The law allows prosecutors to charge gun-trafficking conspiracy as a standalone federal crime without having to show that a defendant was in the business of selling guns. The law also provides for greater penalties, with defendants facing up to 50 years in prison as opposed to a maximum of five or 10 years under other statutes.
The charges brought today exemplify how the Bipartisan Safer Communities Act can be used as an effective tool in our continued battle against gun violence that plagues communities in Brooklyn, across New York City and Long Island and across the nation, Peace said at a news conference Wednesday.
The guns were purchased by an undercover police pretending to be a drug dealer.
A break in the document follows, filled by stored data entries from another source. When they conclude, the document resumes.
[src/design/pib_pkg.sv]
// Shared constants and types for the priority interrupt bus block
package pib_pkg;
    localparam int          LINE_COUNT   = 7;        // Request lines IRQ1..IRQ7
    localparam int          CODE_WIDTH   = 3;        // Acknowledge code width on A3..A1
    localparam logic [2:0]  CODE_NONE    = 3'h0;     // No line selected
    localparam int          VEC_WIDTH    = 32;       // Widest vector path
    localparam logic [1:0]  VEC_SIZE_8   = 2'h0;     // Byte vector on D7..D0
    localparam logic [1:0]  VEC_SIZE_16  = 2'h1;     // Half-word vector on D15..D0
    localparam logic [1:0]  VEC_SIZE_32  = 2'h2;     // Full-word vector on D31..D0
    localparam logic [6:0]  LINES_NONE   = 7'h00;    // Empty request set
    localparam logic [2:0]  SYNC_RESET   = 3'h7;     // Idle-high synchroniser contents

    // Handler sequence states
    typedef enum logic [2:0] {
        h_idle,
        h_request,
        h_ack,
        h_release,
        h_recover
    } handler_state_t;
endpackage
**src/design/eem_pkg.sv**
```systemverilog
/*
  Constants shared by the emulator exception monitor: register offsets, field
  positions, reset values, attribute and access encodings, event positions and
  the profile tick table. Assumes a 25 MHz emulator clock.
*/
package eem_pkg;
  // Widths and sizes
  localparam int ADDR_W    = 20;
  localparam int DATA_W    = 32;
  localparam int WB_AW     = 12;
  localparam int NUM_BLK   = 16;
  localparam int NUM_TSTK  = 4;
  localparam int TASK_W    = 4;
  localparam int MAP_WORDS = 256;
  localparam int MAP_IDX_W = 8;
  localparam int PTIME_W   = 40;
  localparam int PASS_W    = 16;
  localparam int SECT_W    = 32;
  localparam int NUM_EV    = 8;
  localparam int DIV_W     = 6;

  // Register byte offsets
  localparam logic [WB_AW-1:0] REG_CTRL      = 12'h000;
  localparam logic [WB_AW-1:0] REG_STATUS    = 12'h004;
  localparam logic [WB_AW-1:0] REG_BRK_SEL   = 12'h008;
  localparam logic [WB_AW-1:0] REG_TRC_SEL   = 12'h00C;
  localparam logic [WB_AW-1:0] REG_PTIME_LO  = 12'h010;
  localparam logic [WB_AW-1:0] REG_PTIME_HI  = 12'h014;
  localparam logic [WB_AW-1:0] REG_PASS      = 12'h018;
  localparam logic [WB_AW-1:0] REG_SECT      = 12'h01C;
  localparam logic [WB_AW-1:0] REG_STK_LO    = 12'h020;
  localparam logic [WB_AW-1:0] REG_STK_HI    = 12'h024;
  localparam logic [WB_AW-1:0] REG_INIT_BASE = 12'h028;
  // Windows: block i at 0x100 + 0x10*i, task stack slot i at 0x200 + 0x10*i
  localparam logic [3:0]       WIN_BLK       = 4'h1;
  localparam logic [3:0]       WIN_TSTK      = 4'h2;
  localparam logic [1:0]       FLD_START     = 2'h0;
  localparam logic [1:0]       FLD_END       = 2'h1;
  localparam logic [1:0]       FLD_ATTR      = 2'h2;

  // CTRL fields
  localparam int CTRL_TICK_LSB = 0;
  localparam int CTRL_STK_EN   = 3;
  localparam int CTRL_CLR_MEAS = 4;
  localparam int CTRL_CLR_MAP  = 5;
  // Block attribute register: valid bit above the three-bit code
  localparam int BLK_VALID_BIT = 3;

  // Reset values
  localparam logic [2:0]        TICK_RST   = 3'h0;
  localparam logic [ADDR_W-1:0] STK_LO_RST = 20'h0_0000;
  localparam logic [ADDR_W-1:0] STK_HI_RST = 20'hF_FFFF;

  // Access attribute codes
  localparam logic [2:0] ATTR_RW  = 3'h0;
  localparam logic [2:0] ATTR_RO  = 3'h1;
  localparam logic [2:0] ATTR_WO  = 3'h2;
  localparam logic [2:0] ATTR_DIS = 3'h3;
  localparam logic [2:0] ATTR_DOS = 3'h4;

  // Target access kinds
  localparam logic [1:0] ACC_READ  = 2'h0;
  localparam logic [1:0] ACC_WRITE = 2'h1;
  localparam logic [1:0] ACC_FETCH = 2'h2;

  // Event bit positions
  localparam int EV_PROT  = 0;
  localparam int EV_UNINI = 1;
  localparam int EV_STACK = 2;
  localparam int EV_PERF  = 3;
  localparam int EV_PROF  = 4;
  localparam int EV_TRACE = 5;
  localparam int EV_TSTK  = 6;
  localparam int EV_DISP  = 7;

  // Profile tick table, in ns, and its cycle mapping at the clock period
  localparam int CLK_PERIOD_NS = 40;
  localparam int NUM_TICK      = 6;
  localparam int TICK_NS [NUM_TICK] = '{10, 20, 40, 80, 160, 1600};

  // Ticks added per counting cycle: intervals finer than a clock add several
  function automatic int tick_inc(input int ns);
    return (ns < CLK_PERIOD_NS) ? CLK_PERIOD_NS / ns : 1;
  endfunction

  // Clock cycles per counting step: coarser intervals count every Nth cycle
  function automatic int tick_div(input int ns);
    return (ns > CLK_PERIOD_NS) ? ns / CLK_PERIOD_NS : 1;
  endfunction
endpackage

```
**src/design/eem_monitor.sv**
```systemverilog
/*
  Emulator exception monitor: watches target bus accesses, stack pointer,
  task identity, trace store and profile activity; raises sticky event flags
  and single-cycle break/trace qualifiers. Registers sit on a classic Wishbone
  slave. All monitor inputs come from emulator logic on clk_i.
*/
// Behaviour
// RL1: Six selectable profile tick intervals, 10 ns-1.6 us
// RL2: Changing tick interval clears accumulated profile results
// RL3: Profile time is a 40-bit tick counter
// RL4: Pass counter is 16 bits, max 65535
// RL5: Profile time or pass overflow raises event
// RL6: Section timer overflow raises performance event
// RL7: Disallowed access type raises protection violation
// RL8: Reading never-written location raises uninitialised event; code tracks only the 256 words from init_base
// RL9: Stack pointer outside bounds raises stack event
// RL10: Trace store overflow raises trace event
// RL11: Write into another task's stack raises event
// RL12: Observed task switch raises dispatch event
// RL13: Five attributes settable per word, any area
// RL14: Disabled-except-OS faults any non-OS access
// RL15: After reset every address is read-write
// RL16: Sixteen protection blocks; unassigned areas unprotected
// RL17: Write RO, read WO, anything disabled faults
// RL18: Each event selectable for break or trace
// RL19: Sticky flags until cleared, plus one-cycle pulses
// RL20: Three-bit attribute code per block region
`timescale 1ns/100ps
module eem_monitor (
  input  wire logic                        clk_i,
  input  wire logic                        rst_i,
  // Wishbone classic slave
  input  wire logic                        wb_cyc_i,
  input  wire logic                        wb_stb_i,
  input  wire logic                        wb_we_i,
  input  wire logic [eem_pkg::WB_AW-1:0]   wb_adr_i,
  input  wire logic [3:0]                  wb_sel_i,
  input  wire logic [eem_pkg::DATA_W-1:0]  wb_dat_i,
  output logic      [eem_pkg::DATA_W-1:0]  wb_dat_o,
  output logic                             wb_ack_o,
  // Target bus monitor
  input  wire logic                        mon_valid_i,
  input  wire logic [1:0]                  mon_kind_i,
  input  wire logic [eem_pkg::ADDR_W-1:0]  mon_addr_i,
  input  wire logic                        mon_os_i,
  input  wire logic                        mon_sp_valid_i,
  input  wire logic [eem_pkg::ADDR_W-1:0]  mon_sp_i,
  input  wire logic                        mon_task_valid_i,
  input  wire logic [eem_pkg::TASK_W-1:0]  mon_task_i,
  input  wire logic                        trace_wr_i,
  input  wire logic                        trace_full_i,
  input  wire logic                        prof_run_i,
  input  wire logic                        prof_enter_i,
  input  wire logic                        perf_run_i,
  // Event outputs
  output logic      [eem_pkg::NUM_EV-1:0]  event_pulse_o,
  output logic      [eem_pkg::NUM_EV-1:0]  event_flags_o,
  output logic                             break_o,
  output logic                             trace_o
);
  typedef struct packed {
    logic                                          ack;
    logic [eem_pkg::DATA_W-1:0]                    rdat;
    logic [2:0]                                    tick_sel;
    logic                                          stk_en;
    logic [eem_pkg::NUM_EV-1:0]                    flags;
    logic [eem_pkg::NUM_EV-1:0]                    brk_sel;
    logic [eem_pkg::NUM_EV-1:0]                    trc_sel;
    logic [eem_pkg::NUM_EV-1:0]                    evp;
    logic                                          brk;
    logic                                          trc;
    logic [eem_pkg::PTIME_W-1:0]                   ptime;
    logic [eem_pkg::PASS_W-1:0]                    pass;
    logic [eem_pkg::SECT_W-1:0]                    sect;
    logic [eem_pkg::DIV_W-1:0]                     divcnt;
    logic [eem_pkg::ADDR_W-1:0]                    stk_lo;
    logic [eem_pkg::ADDR_W-1:0]                    stk_hi;
    logic [eem_pkg::ADDR_W-1:0]                    init_base;
    logic [eem_pkg::MAP_WORDS-1:0]                 written;
    logic [eem_pkg::NUM_BLK-1:0][eem_pkg::ADDR_W-1:0]  blk_start;
    logic [eem_pkg::NUM_BLK-1:0][eem_pkg::ADDR_W-1:0]  blk_end;
    logic [eem_pkg::NUM_BLK-1:0][2:0]                  blk_attr;
    logic [eem_pkg::NUM_BLK-1:0]                       blk_valid;
    logic [eem_pkg::NUM_TSTK-1:0][eem_pkg::ADDR_W-1:0] ts_start;
    logic [eem_pkg::NUM_TSTK-1:0][eem_pkg::ADDR_W-1:0] ts_end;
    logic [eem_pkg::NUM_TSTK-1:0][eem_pkg::TASK_W-1:0] ts_owner;
    logic [eem_pkg::NUM_TSTK-1:0]                      ts_valid;
    logic [eem_pkg::TASK_W-1:0]                    prev_task;
    logic                                          task_seen;
  } eem_state_t;

  eem_state_t s;
  eem_state_t next_s;

  // Byte-lane merge of a Wishbone write into an old word
  function automatic logic [31:0] eem_merge(input logic [31:0] o, input logic [31:0] d, input logic [3:0] sel);
    logic [31:0] r;
    r = o;
    for (int b = 0; b < 4; b++) begin
      if (sel[b]) begin
        r[8*b +: 8] = d[8*b +: 8];
      end
    end
    return r;
  endfunction

  // Cycles per counting step for a tick setting
  function automatic logic [eem_pkg::DIV_W-1:0] eem_div(input logic [2:0] sel);
    logic [eem_pkg::DIV_W-1:0] r;
    r = '0;
    for (int k = 0; k < eem_pkg::NUM_TICK; k++) begin
      if (sel == 3'(k)) begin
        r = eem_pkg::DIV_W'(eem_pkg::tick_div(eem_pkg::TICK_NS[k]));
      end
    end
    return r;
  endfunction

  // Ticks added per counting step for a tick setting
  function automatic logic [2:0] eem_inc(input logic [2:0] sel);
    logic [2:0] r;
    r = '0;
    for (int k = 0; k < eem_pkg::NUM_TICK; k++) begin
      if (sel == 3'(k)) begin
        r = 3'(eem_pkg::tick_inc(eem_pkg::TICK_NS[k]));
      end
    end
    return r;
  endfunction

  // Wishbone decode helpers
  logic        req;
  logic        bus_wr;
  logic [31:0] wold;
  logic [31:0] wval;
  logic [3:0]  widx;
  logic [1:0]  wfld;
  logic [3:0]  wwin;

  assign req    = wb_cyc_i & wb_stb_i;
  assign bus_wr = req & wb_ack_o & wb_we_i; // Write lands on the ack edge
  assign wwin   = wb_adr_i[11:8];
  assign widx   = wb_adr_i[7:4];
  assign wfld   = wb_adr_i[3:2];

  // Register read mux; also the old value used for byte-lane merges
  always_comb begin
    wold = '0;
    if (wwin == eem_pkg::WIN_BLK) begin
      unique case (wfld)
        eem_pkg::FLD_START: wold = 32'(s.blk_start[widx]);
        eem_pkg::FLD_END:   wold = 32'(s.blk_end[widx]);
        eem_pkg::FLD_ATTR:  wold = 32'({s.blk_valid[widx], s.blk_attr[widx]});
        default:            wold = '0;
      endcase
    end else if (wwin == eem_pkg::WIN_TSTK && widx < 4'(eem_pkg::NUM_TSTK)) begin
      unique case (wfld)
        eem_pkg::FLD_START: wold = 32'(s.ts_start[widx[1:0]]);
        eem_pkg::FLD_END:   wold = 32'(s.ts_end[widx[1:0]]);
        eem_pkg::FLD_ATTR:  wold = 32'({s.ts_valid[widx[1:0]], s.ts_owner[widx[1:0]]});
        default:            wold = '0;
      endcase
    end else begin
      unique case ({wb_adr_i[11:2], 2'b00})
        eem_pkg::REG_CTRL:      wold = 32'({s.stk_en, s.tick_sel});
        eem_pkg::REG_STATUS:    wold = 32'(s.flags);
        eem_pkg::REG_BRK_SEL:   wold = 32'(s.brk_sel);
        eem_pkg::REG_TRC_SEL:   wold = 32'(s.trc_sel);
        eem_pkg::REG_PTIME_LO:  wold = s.ptime[31:0];
        eem_pkg::REG_PTIME_HI:  wold = 32'(s.ptime[eem_pkg::PTIME_W-1:32]);
        eem_pkg::REG_PASS:      wold = 32'(s.pass);
        eem_pkg::REG_SECT:      wold = s.sect;
        eem_pkg::REG_STK_LO:    wold = 32'(s.stk_lo);
        eem_pkg::REG_STK_HI:    wold = 32'(s.stk_hi);
        eem_pkg::REG_INIT_BASE: wold = 32'(s.init_base);
        default:                wold = '0; // Unmapped reads return zero
      endcase
    end
    wval = eem_merge(wold, wb_dat_i, wb_sel_i);
  end

  // Attribute lookup: lowest-numbered valid block covering the address wins
  logic [2:0] attr;
  always_comb begin
    attr = eem_pkg::ATTR_RW; // Uncovered addresses stay read-write [RL15] [RL16]
    for (int i = eem_pkg::NUM_BLK-1; i >= 0; i--) begin
      if (s.blk_valid[i] && mon_addr_i >= s.blk_start[i] && mon_addr_i <= s.blk_end[i]) begin
        attr = s.blk_attr[i]; // Per-region code, any area of the space [RL13] [RL20]
      end
    end
  end

  // Task-stack ownership check, one comparator set per slot
  logic [eem_pkg::NUM_TSTK-1:0] ts_hit;
  genvar g;
  generate
    for (g = 0; g < eem_pkg::NUM_TSTK; g++) begin : g_tstk
      assign ts_hit[g] = s.ts_valid[g] && mon_addr_i >= s.ts_start[g] && mon_addr_i <= s.ts_end[g]
                         && s.ts_owner[g] != mon_task_i; // Foreign owner only [RL11]
    end
  endgenerate

  // Next-state logic
  logic [eem_pkg::NUM_EV-1:0]    ev;
  logic [eem_pkg::NUM_EV-1:0]    w1c;
  logic                          is_rd;
  logic                          is_wr;
  logic                          tick;
  logic                          clr_meas;
  logic                          clr_map;
  logic [eem_pkg::PTIME_W:0]     tsum;
  logic [eem_pkg::SECT_W:0]      ssum;
  logic [eem_pkg::ADDR_W-1:0]    moff;
  logic [2:0]                    inc;
  always_comb begin
    next_s   = s;
    ev       = '0;
    w1c      = '0;
    clr_meas = 1'b0;
    clr_map  = 1'b0;
    is_rd    = mon_valid_i && mon_kind_i == eem_pkg::ACC_READ;
    is_wr    = mon_valid_i && mon_kind_i == eem_pkg::ACC_WRITE;
    moff     = mon_addr_i - s.init_base;
    inc      = eem_inc(s.tick_sel);

    // Wishbone: ack one cycle after the request, dropped after one cycle
    next_s.ack = req & ~s.ack;
    if (req && !s.ack) begin
      next_s.rdat = wold;
    end

    // Register writes
    if (bus_wr) begin
      if (wwin == eem_pkg::WIN_BLK) begin
        unique case (wfld)
          eem_pkg::FLD_START: next_s.blk_start[widx] = wval[eem_pkg::ADDR_W-1:0];
          eem_pkg::FLD_END:   next_s.blk_end[widx]   = wval[eem_pkg::ADDR_W-1:0];
          eem_pkg::FLD_ATTR: begin
            next_s.blk_attr[widx]  = wval[2:0];
            next_s.blk_valid[widx] = wval[eem_pkg::BLK_VALID_BIT];
          end
          default: ;
        endcase
      end else if (wwin == eem_pkg::WIN_TSTK && widx < 4'(eem_pkg::NUM_TSTK)) begin
        unique case (wfld)
          eem_pkg::FLD_START: next_s.ts_start[widx[1:0]] = wval[eem_pkg::ADDR_W-1:0];
          eem_pkg::FLD_END:   next_s.ts_end[widx[1:0]]   = wval[eem_pkg::ADDR_W-1:0];
          eem_pkg::FLD_ATTR: begin
            next_s.ts_owner[widx[1:0]] = wval[eem_pkg::TASK_W-1:0];
            next_s.ts_valid[widx[1:0]] = wval[eem_pkg::TASK_W];
          end
          default: ;
        endcase
      end else begin
        unique case ({wb_adr_i[11:2], 2'b00})
          eem_pkg::REG_CTRL: begin
            // Unsupported tick codes are ignored, keeping the current setting
            if (wval[2:0] < 3'(eem_pkg::NUM_TICK) && wval[2:0] != s.tick_sel) begin
              next_s.tick_sel = wval[2:0]; // [RL1]
              clr_meas        = 1'b1;      // [RL2]
            end
            next_s.stk_en = wval[eem_pkg::CTRL_STK_EN];
            clr_meas = clr_meas | wval[eem_pkg::CTRL_CLR_MEAS];
            clr_map  = wval[eem_pkg::CTRL_CLR_MAP];
          end
          eem_pkg::REG_STATUS:    w1c              = wval[eem_pkg::NUM_EV-1:0];
          eem_pkg::REG_BRK_SEL:   next_s.brk_sel   = wval[eem_pkg::NUM_EV-1:0];
          eem_pkg::REG_TRC_SEL:   next_s.trc_sel   = wval[eem_pkg::NUM_EV-1:0];
          eem_pkg::REG_STK_LO:    next_s.stk_lo    = wval[eem_pkg::ADDR_W-1:0];
          eem_pkg::REG_STK_HI:    next_s.stk_hi    = wval[eem_pkg::ADDR_W-1:0];
          eem_pkg::REG_INIT_BASE: next_s.init_base = wval[eem_pkg::ADDR_W-1:0];
          default: ; // Counters are read-only; unmapped writes are dropped
        endcase
      end
    end

    // Access protection: fetch counts as a read for write-only words
    if (mon_valid_i) begin
      unique case (attr)
        eem_pkg::ATTR_RO:  ev[eem_pkg::EV_PROT] = is_wr;              // [RL7] [RL17]
        eem_pkg::ATTR_WO:  ev[eem_pkg::EV_PROT] = !is_wr;             // [RL7] [RL17]
        eem_pkg::ATTR_DIS: ev[eem_pkg::EV_PROT] = 1'b1;               // [RL17]
        eem_pkg::ATTR_DOS: ev[eem_pkg::EV_PROT] = !mon_os_i;          // [RL14]
        default:           ev[eem_pkg::EV_PROT] = 1'b0;
      endcase
    end

    // Written-location map over a 256-entry window; set wins over clear
    if (clr_map) begin
      next_s.written = '0;
    end
    if (moff < eem_pkg::ADDR_W'(eem_pkg::MAP_WORDS)) begin
      if (is_rd && !s.written[moff[eem_pkg::MAP_IDX_W-1:0]]) begin
        ev[eem_pkg::EV_UNINI] = 1'b1; // [RL8]
      end
      if (is_wr) begin
        next_s.written[moff[eem_pkg::MAP_IDX_W-1:0]] = 1'b1; // [RL8]
      end
    end

    // Stack bounds, task stacks, trace store and dispatch
    ev[eem_pkg::EV_STACK] = s.stk_en && mon_sp_valid_i && (mon_sp_i < s.stk_lo || mon_sp_i > s.stk_hi); // [RL9]
    ev[eem_pkg::EV_TSTK]  = is_wr && (|ts_hit); // [RL11]
    ev[eem_pkg::EV_TRACE] = trace_wr_i && trace_full_i; // Store attempted with no room [RL10]
    if (mon_task_valid_i) begin
      next_s.task_seen = 1'b1;
      next_s.prev_task = mon_task_i;
      ev[eem_pkg::EV_DISP] = s.task_seen && mon_task_i != s.prev_task; // [RL12]
    end

    // Tick divider: one counting step every eem_div cycles
    tick = (s.divcnt >= eem_div(s.tick_sel) - 6'h01);
    next_s.divcnt = tick ? '0 : s.divcnt + 6'h01;

    // Profile time: saturates at the top so the overflow stays visible
    tsum = {1'b0, s.ptime} + 41'(inc);
    if (prof_run_i && tick) begin
      if (tsum[eem_pkg::PTIME_W]) begin
        next_s.ptime = '1;
        ev[eem_pkg::EV_PROF] = 1'b1; // [RL5]
      end else begin
        next_s.ptime = tsum[eem_pkg::PTIME_W-1:0]; // 40-bit tick count [RL3]
      end
    end
    if (prof_enter_i) begin
      if (&s.pass) begin
        ev[eem_pkg::EV_PROF] = 1'b1; // Entry 65536 exceeds the counter [RL4] [RL5]
      end else begin
        next_s.pass = s.pass + 16'h0001; // [RL4]
      end
    end

    // Section timer for performance measurement
    ssum = {1'b0, s.sect} + 33'(inc);
    if (perf_run_i && tick) begin
      if (ssum[eem_pkg::SECT_W]) begin
        next_s.sect = '1;
        ev[eem_pkg::EV_PERF] = 1'b1; // [RL6]
      end else begin
        next_s.sect = ssum[eem_pkg::SECT_W-1:0];
      end
    end

    // Clearing measurements also restarts the divider phase
    if (clr_meas) begin
      next_s.ptime  = '0; // [RL2]
      next_s.pass   = '0; // [RL2]
      next_s.sect   = '0;
      next_s.divcnt = '0;
    end

    // Sticky flags: a new event beats a same-cycle clear
    next_s.flags = (s.flags & ~w1c) | ev; // [RL19]
    next_s.evp   = ev;                    // [RL19]
    next_s.brk   = |(ev & s.brk_sel);     // [RL18]
    next_s.trc   = |(ev & s.trc_sel);     // [RL18]
  end

  // State register; blocks start invalid so all memory is read-write
  always_ff @(posedge clk_i) begin
    if (rst_i) begin
      s           <= '0;
      s.tick_sel  <= eem_pkg::TICK_RST;
      s.stk_lo    <= eem_pkg::STK_LO_RST;
      s.stk_hi    <= eem_pkg::STK_HI_RST;
      s.blk_attr  <= '0; // Read-write code in every region [RL15]
    end else begin
      s <= next_s;
    end
  end

  // Outputs straight from state
  assign wb_dat_o      = s.rdat;
  assign wb_ack_o      = s.ack;
  assign event_pulse_o = s.evp;
  assign event_flags_o = s.flags;
  assign break_o       = s.brk;
  assign trace_o       = s.trc;
endmodule // eem_monitor

```
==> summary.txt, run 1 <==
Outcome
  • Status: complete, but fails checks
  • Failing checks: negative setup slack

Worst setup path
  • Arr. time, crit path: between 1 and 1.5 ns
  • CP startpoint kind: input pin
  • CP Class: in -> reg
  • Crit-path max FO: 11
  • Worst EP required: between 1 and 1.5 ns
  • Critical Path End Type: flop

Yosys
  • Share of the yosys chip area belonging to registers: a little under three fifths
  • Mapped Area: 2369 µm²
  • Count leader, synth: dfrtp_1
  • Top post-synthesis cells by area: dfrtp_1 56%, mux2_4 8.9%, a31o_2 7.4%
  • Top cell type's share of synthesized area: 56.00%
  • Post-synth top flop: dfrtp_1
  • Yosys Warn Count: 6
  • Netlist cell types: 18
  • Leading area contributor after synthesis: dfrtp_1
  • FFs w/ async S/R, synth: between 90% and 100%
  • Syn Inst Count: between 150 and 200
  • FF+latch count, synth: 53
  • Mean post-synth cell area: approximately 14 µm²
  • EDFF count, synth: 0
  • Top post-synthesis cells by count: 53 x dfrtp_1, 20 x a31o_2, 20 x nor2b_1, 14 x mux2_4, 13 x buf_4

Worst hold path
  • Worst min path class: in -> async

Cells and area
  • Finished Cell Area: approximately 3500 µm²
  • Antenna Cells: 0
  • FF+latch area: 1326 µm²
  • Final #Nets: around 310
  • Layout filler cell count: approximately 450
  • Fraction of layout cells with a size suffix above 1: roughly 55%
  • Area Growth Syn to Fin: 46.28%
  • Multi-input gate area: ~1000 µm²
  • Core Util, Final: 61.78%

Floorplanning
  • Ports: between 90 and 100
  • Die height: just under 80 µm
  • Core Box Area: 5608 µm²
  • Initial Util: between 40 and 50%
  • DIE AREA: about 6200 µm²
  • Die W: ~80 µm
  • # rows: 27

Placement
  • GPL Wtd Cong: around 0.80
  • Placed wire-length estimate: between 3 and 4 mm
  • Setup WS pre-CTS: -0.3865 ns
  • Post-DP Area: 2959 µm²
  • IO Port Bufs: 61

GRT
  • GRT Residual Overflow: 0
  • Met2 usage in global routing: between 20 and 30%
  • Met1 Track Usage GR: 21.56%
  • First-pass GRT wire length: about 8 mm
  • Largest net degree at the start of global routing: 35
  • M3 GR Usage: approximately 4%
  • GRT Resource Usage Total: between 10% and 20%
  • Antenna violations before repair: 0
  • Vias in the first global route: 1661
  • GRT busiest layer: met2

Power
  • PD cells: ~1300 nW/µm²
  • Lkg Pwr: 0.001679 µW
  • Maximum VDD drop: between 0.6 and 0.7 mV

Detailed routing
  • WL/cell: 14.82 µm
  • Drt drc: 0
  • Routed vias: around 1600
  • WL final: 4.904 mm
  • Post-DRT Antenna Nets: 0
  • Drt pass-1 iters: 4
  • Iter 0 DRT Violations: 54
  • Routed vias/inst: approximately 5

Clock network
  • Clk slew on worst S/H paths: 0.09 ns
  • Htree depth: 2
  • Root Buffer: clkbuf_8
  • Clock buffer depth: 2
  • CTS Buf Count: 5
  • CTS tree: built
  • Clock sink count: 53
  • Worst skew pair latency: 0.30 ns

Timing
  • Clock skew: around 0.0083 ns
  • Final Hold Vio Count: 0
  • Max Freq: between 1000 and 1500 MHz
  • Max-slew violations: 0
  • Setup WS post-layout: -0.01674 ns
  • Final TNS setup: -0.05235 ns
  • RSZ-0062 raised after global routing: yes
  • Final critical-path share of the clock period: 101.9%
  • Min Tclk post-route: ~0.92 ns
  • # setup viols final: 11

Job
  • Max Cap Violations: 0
NYPD Chief of Detectives James Essig said one of the seized firearms had been used in six separate shootings, including one that wounded eight people during a Family Day celebration in August 2021 in Bedford-Stuyvesant.
In the Georgia case, federal authorities seized 43 guns including some assault rifles. Estes said all 76 defendants were charged with conspiracy to possess and distribute illegal drugs, punishable by 10 years to life in prison. Many were charged with additional crimes.
Guns have been at the center of the debate as the nation grapples with homicides that spiked nationally in 2020 and as recent polls showed that Americans are increasingly concerned about crime.
The increase that started in 2020 has defied easy explanation, though. Experts point to several potential factors: the pandemic that has killed more than 1 million people in the US, gun violence, worries about the economy, high inflation rates and intense stress.